Cofinality of a limit ordinal is equal to the cofinality of a given normal operation - Proof

Question

Consider a normal operation assigning $t_\alpha$ to each ordinal number $\alpha$, and assume that $\lambda$ is a limit ordinal.

Show that cf $t_\lambda$ $=$ cf $\lambda$.

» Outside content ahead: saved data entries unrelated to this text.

<file path="src/rtl/tmr_pkg.sv">
package tmr_pkg;

    // Control word layout (LSB first): clr_sel[2:0], sync_en, cap_mode[3:0], buf_c, buf_d
    typedef struct packed {
        logic       buf_d;
        logic       buf_c;
        logic [3:0] cap_mode;
        logic       sync_en;
        logic [2:0] clr_sel;
    } ctrl_t;

    localparam int CTRL_W = $bits(ctrl_t);

    localparam logic [2:0] ADDR_CTRL = 3'd0;
    localparam logic [2:0] ADDR_CNT  = 3'd1;
    localparam logic [2:0] ADDR_GR0  = 3'd2;

    localparam logic [2:0] SEL_NONE0 = 3'b000;
    localparam logic [2:0] SEL_A     = 3'b001;
    localparam logic [2:0] SEL_B     = 3'b010;
    localparam logic [2:0] SEL_SYNC0 = 3'b011;
    localparam logic [2:0] SEL_NONE1 = 3'b100;
    localparam logic [2:0] SEL_C     = 3'b101;
    localparam logic [2:0] SEL_D     = 3'b110;
    localparam logic [2:0] SEL_SYNC1 = 3'b111;

endpackage

</file>
<file path="src/rtl/tmr_edge_det.sv">
module tmr_edge_det #(
    parameter int W = 4
) (
    input  logic         clk,
    input  logic         rst_n,
    input  logic [W-1:0] pin,
    output logic [W-1:0] rise
);

    typedef struct packed {
        logic [W-1:0] s1;
        logic [W-1:0] s2;
        logic [W-1:0] s3;
    } sy_t;

    sy_t sy_d, sy_q;

    always_comb begin
        sy_d.s1 = pin;
        sy_d.s2 = sy_q.s1;
        sy_d.s3 = sy_q.s2;
    end

    always_ff @(posedge clk or negedge rst_n) begin
        if (!rst_n) sy_q <= '0;
        else        sy_q <= sy_d;
    end

    assign rise = sy_q.s2 & ~sy_q.s3;

endmodule

</file>
<file path="src/rtl/tmr_evt_gen.sv">
module tmr_evt_gen #(
    parameter int CNT_W = 16,
    parameter int NREG  = 4
) (
    input  logic [CNT_W-1:0]           cnt,
    input  logic                       cnt_en,
    input  logic [NREG-1:0][CNT_W-1:0] gr,
    input  logic [NREG-1:0]            cap_mode,
    input  logic [NREG-1:0]            gate,
    input  logic [NREG-1:0]            rise,
    output logic [NREG-1:0]            evt,
    output logic [NREG-1:0]            cap_take
);

    for (genvar g = 0; g < NREG; g++) begin : g_reg
        logic hit_cmp;
        logic hit_cap;
        assign hit_cmp     = cnt_en && (cnt == gr[g]) && !cap_mode[g];
        assign hit_cap     = rise[g] && cap_mode[g];
        assign evt[g]      = (hit_cmp || hit_cap) && !gate[g];
        assign cap_take[g] = hit_cap && !gate[g];
    end

endmodule

</file>
<file path="src/rtl/tmr_clr_sel.sv">
module tmr_clr_sel
    import tmr_pkg::*;
(
    input  logic [2:0] sel,
    input  logic [3:0] evt,
    input  logic       sync_en,
    input  logic       sync_in,
    output logic       own_clr,
    output logic       sync_clr
);

    always_comb begin
        own_clr  = 1'b0;
        sync_clr = 1'b0;
        unique case (sel)
            SEL_A:     own_clr  = evt[0];
            SEL_B:     own_clr  = evt[1];
            SEL_C:     own_clr  = evt[2];
            SEL_D:     own_clr  = evt[3];
            SEL_SYNC0,
            SEL_SYNC1: sync_clr = sync_en && sync_in;
            SEL_NONE0,
            SEL_NONE1: ;
            default:   ;
        endcase
    end

endmodule

</file>
<file path="src/rtl/tmr_clr_chan.sv">
module tmr_clr_chan
    import tmr_pkg::*;
#(
    parameter int CNT_W   = 16,
    parameter bit FULL_CH = 1'b1,
    localparam int NREG   = FULL_CH ? 4 : 2
) (
    input  logic             clk,
    input  logic             rst_n,
    input  logic             cnt_en,
    input  logic [NREG-1:0]  cap_in,
    input  logic             sync_clr_in,
    input  logic             wr_en,
    input  logic [2:0]       wr_addr,
    input  logic [CNT_W-1:0] wr_data,
    input  logic [2:0]       rd_addr,
    output logic [CNT_W-1:0] rd_data,
    output logic [CNT_W-1:0] cnt_out,
    output logic             clr_pulse_out
);

    localparam logic [CTRL_W-1:0] CTRL_MASK = FULL_CH ? {CTRL_W{1'b1}} : CTRL_W'(10'h03B);

    typedef struct packed {
        logic [CNT_W-1:0]           cnt;
        logic [NREG-1:0][CNT_W-1:0] gr;
        ctrl_t                      ctrl;
        logic                       pulse;
    } st_t;

    st_t st_d, st_q;

    logic [NREG-1:0] rise;
    logic [NREG-1:0] gate;
    logic [NREG-1:0] evt;
    logic [NREG-1:0] cap_take;
    logic [3:0]      evt4;
    logic            own_clr;
    logic            sync_clr;
    logic            wr_cnt;
    logic [2:0]      sel_q;
    logic            sync_en_q;

    assign sel_q     = st_q.ctrl.clr_sel;
    assign sync_en_q = st_q.ctrl.sync_en;
    assign wr_cnt    = wr_en && (wr_addr == ADDR_CNT);

    tmr_edge_det #(.W(NREG)) u_edge (
        .clk  (clk),
        .rst_n(rst_n),
        .pin  (cap_in),
        .rise (rise)
    );

    if (FULL_CH) begin : g_full
        assign gate = {st_q.ctrl.buf_d, st_q.ctrl.buf_c, 2'b00};
        assign evt4 = evt;
    end else begin : g_red
        assign gate = '0;
        assign evt4 = {2'b00, evt};
    end

    tmr_evt_gen #(.CNT_W(CNT_W), .NREG(NREG)) u_evt (
        .cnt     (st_q.cnt),
        .cnt_en  (cnt_en),
        .gr      (st_q.gr),
        .cap_mode(st_q.ctrl.cap_mode[NREG-1:0]),
        .gate    (gate),
        .rise    (rise),
        .evt     (evt),
        .cap_take(cap_take)
    );

    tmr_clr_sel u_sel (
        .sel     (sel_q),
        .evt     (evt4),
        .sync_en (sync_en_q),
        .sync_in (sync_clr_in),
        .own_clr (own_clr),
        .sync_clr(sync_clr)
    );

    always_comb begin
        st_d = st_q;

        // counter: write > clear > increment
        if (wr_cnt) begin
            st_d.cnt = wr_data;
        end else if (own_clr || sync_clr) begin
            st_d.cnt = '0;
        end else if (cnt_en) begin
            st_d.cnt = st_q.cnt + CNT_W'(1);
        end

        st_d.pulse = own_clr && sync_en_q && !wr_cnt;

        for (int i = 0; i < NREG; i++) begin
            if (wr_en && (wr_addr == 3'(int'(ADDR_GR0) + i))) begin
                st_d.gr[i] = wr_data;
            end else if (cap_take[i]) begin
                st_d.gr[i] = st_q.cnt;
            end
        end

        if (wr_en && (wr_addr == ADDR_CTRL)) begin
            st_d.ctrl = ctrl_t'(wr_data[CTRL_W-1:0] & CTRL_MASK);
        end
    end

    always_ff @(posedge clk or negedge rst_n) begin
        if (!rst_n) st_q <= '0;
        else        st_q <= st_d;
    end

    always_comb begin
        rd_data = '0;
        if (rd_addr == ADDR_CTRL) begin
            rd_data = CNT_W'(st_q.ctrl);
        end else if (rd_addr == ADDR_CNT) begin
            rd_data = st_q.cnt;
        end else begin
            for (int i = 0; i < NREG; i++) begin
                if (rd_addr == 3'(int'(ADDR_GR0) + i)) rd_data = st_q.gr[i];
            end
        end
    end

    assign cnt_out       = st_q.cnt;
    assign clr_pulse_out = st_q.pulse;

endmodule

</file>
<file path="config.mk">
export PLATFORM = sky130hd
export DESIGN_NAME = e1_spare_strobe
export DESIGN_NICKNAME = d
export VERILOG_FILES = /design/src/rtl/e1_sa_pkg.sv /design/src/rtl/e1_sa_pos_decode.sv /design/src/rtl/e1_sa_gate.sv /design/src/rtl/e1_spare_strobe.sv
export SDC_FILE = /design/constraint.sdc
export NUM_CORES = 1
export LEC_CHECK = 0
export BUFFER_PORTS_ARGS = -buffer_cell sky130_fd_sc_hd__clkbuf_2
export CAP_MARGIN = 0
export CORE_AREA = 2 2 39 41
export CTS_CLUSTER_SIZE = 12
export DETAILED_ROUTE_END_ITERATION = 8
export DIE_AREA = 0 0 41 43
export REMOVE_ABC_BUFFERS = 1
export SLEW_MARGIN = 20
export SYNTH_ARGS = -nofsm -noshare
export SYNTH_HDL_FRONTEND = slang
export SYNTH_SLANG_ARGS = --single-unit
export TNS_END_PERCENT = 30
</file>
<file path="constraint.sdc">
create_clock -name clk -period 0.8 [get_ports clk]
set_input_delay 0.08 -clock clk [delete_from_list [all_inputs] [get_ports clk]]
set_output_delay 0.08 -clock clk [all_outputs]
set_load 0.05 [all_outputs]
</file>
[src/rtl/rr_pick.sv]
module rr_pick import arb_pkg::*; #(
  parameter int N  = 4,
  localparam int IW = (N > 1) ? $clog2(N) : 1
) (
  input  logic          clk,
  input  logic          rst_n,
  input  logic [N-1:0]  cand,
  input  logic [IW-1:0] ptr,
  output logic          win_vld,
  output logic [IW-1:0] win_idx,
  output logic [N-1:0]  win_oh
);
  always_comb begin
    win_vld = 1'b0;
    win_idx = '0;
    for (int i = 0; i < N; i++) begin
      int unsigned k;
      k = slot_add(int'(ptr), i, N);
      if (!win_vld && cand[k]) begin
        win_vld = 1'b1;
        win_idx = IW'(k);
      end
    end
  end

  always_comb begin
    win_oh = '0;
    if (win_vld) win_oh[win_idx] = 1'b1;
  end

  // a chosen winner is always a live candidate.
  a_r5_winner_requested: assert property (@(posedge clk) disable iff (!rst_n)
    win_vld |-> ((cand & win_oh) != '0));
  // no candidate means no winner.
  a_r8_empty_no_win: assert property (@(posedge clk) disable iff (!rst_n)
    (cand == '0) |-> !win_vld);
endmodule
===== config.mk =====
export PLATFORM = sky130hd
export DESIGN_NAME = spi_clk_gen
export DESIGN_NICKNAME = d
export VERILOG_FILES = /design/src/rtl/spi_clk_pkg.sv /design/src/rtl/spi_clk_cnt.sv /design/src/rtl/spi_clk_strobe.sv /design/src/rtl/spi_clk_gate.sv /design/src/rtl/spi_clk_gen.sv
export SDC_FILE = /design/constraint.sdc
export NUM_CORES = 1
export LEC_CHECK = 0
export BUFFER_PORTS_ARGS = -buffer_cell sky130_fd_sc_hd__clkbuf_2
export CELL_PAD_IN_SITES_DETAIL_PLACEMENT = 0
export CELL_PAD_IN_SITES_GLOBAL_PLACEMENT = 1
export CORE_ASPECT_RATIO = 1.1
export CORE_UTILIZATION = 40
export DETAILED_ROUTE_END_ITERATION = 12
export GPL_TIMING_DRIVEN = 0
export PLACE_DENSITY = 0.7
export SLEW_MARGIN = 20
export SYNTH_ARGS = -nofsm -noshare
export SYNTH_HDL_FRONTEND = slang
export SYNTH_SLANG_ARGS = --single-unit

===== constraint.sdc =====
create_clock -name clk_i -period 6.9 [get_ports clk_i]
set_input_delay 0 -clock clk_i [delete_from_list [all_inputs] [get_ports clk_i]]
set_output_delay 0 -clock clk_i [all_outputs]
set_load 0.05 [all_outputs]

===== src/rtl/spi_clk_pkg.sv =====
package spi_clk_pkg;
  typedef enum logic [1:0] {ST_IDLE, ST_PREP, ST_RUN} clk_st_e;

  // bit0 cpol, bit1 output phase, bit2 input phase
  typedef struct packed {
    logic cpha_in;
    logic cpha_out;
    logic cpol;
  } sig_mode_t;

  function automatic logic [2:0] mode_code(input logic [1:0] spi_mode, input logic full_speed);
    logic [2:0] code;
    unique case ({full_speed, spi_mode})
      3'b000: code = 3'h0;
      3'b001: code = 3'h6;
      3'b010: code = 3'h1;
      3'b011: code = 3'h7;
      3'b100: code = 3'h4;
      3'b101: code = 3'h2;
      3'b110: code = 3'h5;
      default: code = 3'h3;
    endcase
    return code;
  endfunction
endpackage
### src/rtl/twi_pkg.sv
package twi_pkg;
    localparam int OWN_ADDR_W = 7;
    localparam int NUM_FLAGS  = 2;
    localparam int FLAG_ARB   = 0;
    localparam int FLAG_ADR   = 1;

    typedef struct packed {
        logic scl;
        logic sda;
        logic scl_rise;
        logic start;
    } bus_evt_t;
endpackage

### src/rtl/twi_pin_sync.sv
module twi_pin_sync
    import twi_pkg::*;
#(
    parameter int STAGES = 2
) (
    input  logic     clk,
    input  logic     rst,
    input  logic     scl_in,
    input  logic     sda_in,
    output bus_evt_t ev
);
    logic [STAGES-1:0] scl_sh;
    logic [STAGES-1:0] sda_sh;
    logic              scl_prev;
    logic              sda_prev;

    always_ff @(posedge clk) begin
        if (rst) begin
            scl_sh   <= '1;
            sda_sh   <= '1;
            scl_prev <= 1'b1;
            sda_prev <= 1'b1;
        end else begin
            scl_sh   <= {scl_sh[STAGES-2:0], scl_in};
            sda_sh   <= {sda_sh[STAGES-2:0], sda_in};
            scl_prev <= scl_sh[STAGES-1];
            sda_prev <= sda_sh[STAGES-1];
        end
    end

    always_comb begin
        ev.scl      = scl_sh[STAGES-1];
        ev.sda      = sda_sh[STAGES-1];
        ev.scl_rise = ev.scl & ~scl_prev;
        ev.start    = ev.scl & scl_prev & sda_prev & ~ev.sda;
    end
endmodule

### src/rtl/twi_frame_capture.sv
module twi_frame_capture
    import twi_pkg::*;
#(
    parameter int ADDR_W = OWN_ADDR_W
) (
    input  logic              clk,
    input  logic              rst,
    input  bus_evt_t          ev,
    input  logic [ADDR_W-1:0] own_addr,
    output logic              frame_done,
    output logic              own_hit,
    output logic              gcall_hit
);
    localparam int FRAME_W = ADDR_W + 1;
    localparam int CNT_W   = $clog2(FRAME_W + 1);

    logic [FRAME_W-1:0] shreg;
    logic [CNT_W-1:0]   cnt;
    logic               active;

    always_ff @(posedge clk) begin
        if (rst) begin
            shreg      <= '0;
            cnt        <= '0;
            active     <= 1'b0;
            frame_done <= 1'b0;
        end else begin
            frame_done <= 1'b0;
            if (ev.start) begin
                active <= 1'b1;
                cnt    <= '0;
            end else if (active && ev.scl_rise) begin
                shreg <= {shreg[FRAME_W-2:0], ev.sda};
                cnt   <= cnt + 1'b1;
                if (cnt == CNT_W'(FRAME_W - 1)) begin
                    active     <= 1'b0;
                    frame_done <= 1'b1;
                end
            end
        end
    end

    assign own_hit   = (shreg[FRAME_W-1:1] == own_addr);
    assign gcall_hit = (shreg == '0);
endmodule

### src/rtl/twi_sticky_flag.sv
module twi_sticky_flag (
    input  logic clk,
    input  logic rst,
    input  logic set_evt,
    input  logic rd_hit,
    input  logic clr_req,
    output logic flag
);
    logic armed;

    always_ff @(posedge clk) begin
        if (rst) begin
            flag  <= 1'b0;
            armed <= 1'b0;
        end else if (set_evt) begin
            flag  <= 1'b1;
            armed <= 1'b0;
        end else if (clr_req && armed) begin
            flag  <= 1'b0;
            armed <= 1'b0;
        end else if (rd_hit && flag) begin
            armed <= 1'b1;
        end
    end
endmodule

### src/rtl/twi_claim_status.sv
module twi_claim_status
    import twi_pkg::*;
#(
    parameter int ADDR_W      = OWN_ADDR_W,
    parameter int SYNC_STAGES = 2
) (
    input  logic                 clk,
    input  logic                 rst,
    input  logic                 scl_in,
    input  logic                 sda_in,
    input  logic                 sda_out_level,
    input  logic                 master_mode,
    input  logic                 tx_mode,
    input  logic [ADDR_W-1:0]    own_addr,
    input  logic                 reg_rd,
    input  logic                 reg_wr,
    input  logic                 reg_sel,
    input  logic [NUM_FLAGS-1:0] reg_wdata,
    output logic [NUM_FLAGS-1:0] reg_rdata,
    output logic                 irq
);
    bus_evt_t             ev;
    logic                 frame_done;
    logic                 own_hit;
    logic                 gcall_hit;
    logic [NUM_FLAGS-1:0] set_vec;
    logic [NUM_FLAGS-1:0] clr_vec;
    logic [NUM_FLAGS-1:0] flags;
    logic [NUM_FLAGS-1:0] enables;
    logic                 stat_rd;

    twi_pin_sync #(.STAGES(SYNC_STAGES)) sync_i (
        .clk(clk), .rst(rst), .scl_in(scl_in), .sda_in(sda_in), .ev(ev)
    );

    twi_frame_capture #(.ADDR_W(ADDR_W)) cap_i (
        .clk(clk), .rst(rst), .ev(ev), .own_addr(own_addr),
        .frame_done(frame_done), .own_hit(own_hit), .gcall_hit(gcall_hit)
    );

    always_comb begin
        set_vec           = '0;
        set_vec[FLAG_ARB] = master_mode &
                            ((tx_mode & ev.scl_rise & (sda_out_level != ev.sda)) |
                             (ev.start & sda_out_level));
        set_vec[FLAG_ADR] = ~master_mode & ~tx_mode & frame_done &
                            (own_hit | gcall_hit);
    end

    assign stat_rd = reg_rd & ~reg_sel;

    for (genvar i = 0; i < NUM_FLAGS; i++) begin : g_flag
        assign clr_vec[i] = reg_wr & ~reg_sel & ~reg_wdata[i];
        twi_sticky_flag flag_i (
            .clk(clk), .rst(rst), .set_evt(set_vec[i]), .rd_hit(stat_rd),
            .clr_req(clr_vec[i]), .flag(flags[i])
        );
    end

    always_ff @(posedge clk) begin
        if (rst) begin
            enables <= '0;
        end else if (reg_wr && reg_sel) begin
            enables <= reg_wdata;
        end
    end

    assign reg_rdata = reg_sel ? enables : flags;
    assign irq       = |(flags & enables);
endmodule

### config.mk
export PLATFORM = sky130hd
export DESIGN_NAME = twi_claim_status
export DESIGN_NICKNAME = d
export VERILOG_FILES = /design/src/rtl/twi_pkg.sv /design/src/rtl/twi_pin_sync.sv /design/src/rtl/twi_frame_capture.sv /design/src/rtl/twi_sticky_flag.sv /design/src/rtl/twi_claim_status.sv
export SDC_FILE = /design/constraint.sdc
export NUM_CORES = 1
export LEC_CHECK = 0
export CELL_PAD_IN_SITES_DETAIL_PLACEMENT = 0
export CELL_PAD_IN_SITES_GLOBAL_PLACEMENT = 2
export CORE_UTILIZATION = 30
export CTS_BUF_LIST = sky130_fd_sc_hd__clkbuf_16
export DETAILED_ROUTE_END_ITERATION = 8
export PLACE_DENSITY_LB_ADDON = 0.15
export SYNTH_ARGS = -nofsm -noshare
export SYNTH_HDL_FRONTEND = slang
export SYNTH_SLANG_ARGS = --single-unit
### constraint.sdc
create_clock -name clk -period 1.5 [get_ports clk]
set_input_delay 0.3 -clock clk [delete_from_list [all_inputs] [get_ports clk]]
set_output_delay 0.3 -clock clk [all_outputs]
set_load 0.03 [all_outputs]
==> flow_summary.ini <==
[synth]
synth_fp_nets = 145
synth-seq-cells = 26
ys_seq_area_share_pct = 45.8
syn-mean-instance-area_um2 = 9.10
post_synth_num_cell_types = 33
count_of_yosys_warnings_during_synthesis = 0
synth.cell_area_mm2 = 0.00114
netlist_instances = 125

[routing]
postRouteWirelength_um = 2420
detail_route.drc_violations = 0
dr.pass1.iters = 4
ant_nets = 0
via_density_per_instance = 4.72
vias = 967
drt_first_iter_violations = 48
wl_per_cell_um = 11.8

[layout]
antenna_cells = 0
final_common_cell = sky130_fd_sc_hd__dfxtp_1
final_util_pct = 41.9
layoutNonFillerInstCount = 205
final_nets = 179
mostFrequentLayoutCells = sky130_fd_sc_hd__dfxtp_1 (26), sky130_fd_sc_hd__nand2_1 (24), sky130_fd_sc_hd__clkdlybuf4s50_1 (17)
fillCellCount = 365
area_growth_syn_to_layout_pct = 34.8
drive_above_1_share_pct = 19.1

[setup_path]
max_stage_delay_ns = 0.35
cp_max_delay_cell = sky130_fd_sc_hd__mux2_2
critPathKind = input pin to output port
startpoint_type = input pin
reg2reg_depth = 4
critical_path_required_ns = 1.20
critical_path.cell_chain = dlygate4sd2_1 > mux2_2 > buf_2
end_kind = output port
wp_data_arrival_ns = 1.12
path_max_fanout = 4

[global_routing]
grt_first_pass_wirelength_um = 4120
track_usage_pct = 13.5
grt_remaining_overflow = 0
vias_in_the_first_global_route = 924
grt_max_degree = 14
grt_antenna_before_repair = 0

[sta]
clock-skew-final_ns = 0.00325
finalSetupViolations = 0
finalHoldViolations = 0
unrepaired_setup_endpoints_after_global_routing = no
max_slew.worst_pin.slew_ns = 0.427
fin_tns_setup_ns = 0
drv_slew = 0
max_freq_mhz = 707
fin_crit_sh_pct = 94.3
max_slew_margin_pct = 71.2
finalCriticalPeriod_ns = 1.42

[floorplanning]
die_x_um = 63.6
dieArea_mm2 = 0.00404
initial_core_util_pct = 31.1
boundaryPins = 22
placement_rows = 22
core_area_mm2 = 0.00366
fp.dieH_um = 63.6

[power_and_ir_drop]
p_leak_nw = 0.621
power_density_mw_per_mm2 = 928
ir_worst_vdd_mv = 0.389

[clocking]
worst_skew_pair.late_latency_ns = 0.26
cts_inserted_buffers = 3
clk_transition_reported_paths_ns = 0.06
ctsLongestPathBuffers = 2
ctsRootBufferMaster = sky130_fd_sc_hd__clkbuf_16
cts_tree = built
h-tree-depth = 1
post-cts-setup-buffers = 0
clock-sinks = 26

[min_path]
timing.hold.worst_path_depth = 1
worstHoldPathType = flop to flop

[placement]
finalWeightedCongestion = 0.762
numPlacedInstances = 202
place_hpwl_um = 1810
port_buffers = 21

[job]
max-cap-violations = 0

[status]
status = completed
through the flow:
stage | setup WS [ns] | hold WS [ns] | cell area (um^2) | total power, mW
4_1_cts | 0.0872 | 0.410 | 1530 | 1.44
5_1_grt | 0.0648 | 0.435 | 1530 | 1.48
3_5_place_dp | -0.606 | 0.394 | 1470 | 0.854
2_1_floorplan | 0.339 | 0.389 | 1140 | 0.773
6_report | 0.0848 | 0.409 | 1530 | 1.42
3_3_place_gp | -0.570 | 0.397 | 1470 | 0.853
power by group:
part           total [mW]  switching (mW)  internal [mW]
logic               0.126          0.0489         0.0769
clock network       0.587           0.234          0.353
registers           0.709         0.00758          0.702
layer usage:
metal,track usage (%),routed length (um),share of wire [%]
met1,16.9,1200,50
met4,7.67,53,2.2
met2,20.6,1070,44
met5,0,0,0
met3,3.44,94,3.9
registers in the layout (all words and copies together) (netlist names):
name,count
sync_i.sda_sh,2
sync_i.scl_sh,2
sync_i.scl_prev,1
cap_i.frame_done,1
sync_i.sda_prev,1
enables,2
cap_i.cnt,4
cap_i.shreg,8
g_flag.flag_i.flag,2
g_flag.flag_i.armed,2
cap_i.active,1
worst max-delay path, delay by kind of cell:
family	cells	cell delay, ns
buffers and inverters	2	0.46
multiplexers	1	0.35
synthesized netlist by cell type, drive strengths merged:
| library cell | count | area share, % |
|---|---|---|
| nand4b | 2 | 1.5 |
| o211a | 1 | 0.88 |
| nand4 | 1 | 0.55 |
| and4 | 1 | 0.77 |
| nand3b | 1 | 0.66 |
| xor2 | 9 | 6.9 |
| nor4 | 4 | 3.3 |
| or2 | 6 | 3.3 |
| nand4bb | 1 | 0.99 |
| a22o | 3 | 2.3 |
| a31oi | 1 | 0.55 |
| and3b | 1 | 0.77 |
| nor4bb | 1 | 0.88 |
| mux2i | 1 | 0.88 |
| nand2b | 1 | 0.55 |
| nand3 | 5 | 2.2 |
| o21ai | 2 | 0.88 |
| xnor2 | 1 | 0.77 |
| and4bb | 1 | 1.1 |
| ha | 1 | 1.1 |
| buf | 2 | 1.7 |
| nor3 | 2 | 1.3 |
| clkbuf | 2 | 0.66 |
| inv | 2 | 0.66 |
| mux2 | 2 | 2.0 |
| nand2 | 24 | 7.9 |
| dfxtp | 26 | 46 |
| a21oi | 14 | 6.2 |
| nor2 | 5 | 1.7 |
| nor3b | 2 | 1.3 |
area by class of cell:
type	count	area (um^2)	share of cell area (%)
sequential	26	520	34.0
timing repair buffer	33	287	18.7
clock buffer	3	75.1	4.90
inverter	2	7.51	0.490
tap	48	60.1	3.92
multi-input combinational	93	583	38.0
final timing paths:
check	start	to	slack, ns
setup / recovery	reg_sel	reg_rdata[0]	0.08
hold / removal	sync_i.sda_sh[0]	sync_i.sda_sh[1]	0.41
setup reg to reg	sync_i.scl_prev	g_flag[0].flag_i.flag	0.23
hold reg to reg	sync_i.sda_sh[0]	sync_i.sda_sh[1]	0.41
cells by family (layout without fill, tap and decap cells):
kind of cell / after synthesis / count (layout) / synth area share [%]
buffers and inverters: 6 / 38 / 2.97
multiplexers: 3 / 3 / 2.86
AND/OR/NAND/NOR: 58 / 58 / 28.8
XOR/XNOR: 10 / 10 / 7.70
flip-flops: 26 / 26 / 45.8
adder cells (fa/ha/maj): 1 / 1 / 1.10
AO/OA/AOI/OAI: 21 / 21 / 10.8
what timing repair did:
item	4_1_cts	5_1_grt
gates resized for setup	11	0
hold buffers	0	0
endpoints found under the setup margin	3	0
Note: power is estimated with default switching activity, not from simulation.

I want to show that the smallest cardinal $\kappa$ such that $\lambda$ is the supremum of $\kappa$ smaller cardinals is equal to the cofinality of the operation. Help would be appreciated here. I know the cofinality of any ordinal $\alpha$ is the least cardinal number $\kappa$ such that there exists a subset $S$ of the ordinal $\alpha$ having cardinality $\kappa$ and that $\alpha$ is the least ordinal $\textit{strictly}$ greater than every member of $S$ (the strict supremum of $S$).

Answer 1

Sketch:

Pick a cofinal subset $S \subseteq \lambda$. Then $$ T = \{ t_s \mid s \in S \} $$ is cofinal in $t_\lambda$. This shows that $\mathrm{cf}(t_\lambda) \le \mathrm{cf}(\lambda)$.

Conversely, let $T \subseteq t_\lambda$ be cofinal. Then $$ S = \{ \alpha \mid t_\alpha \in T \} $$ is cofinal in $\lambda$. Hence $\mathrm{cf}(\lambda) \le \mathrm{cf}(t_\lambda)$.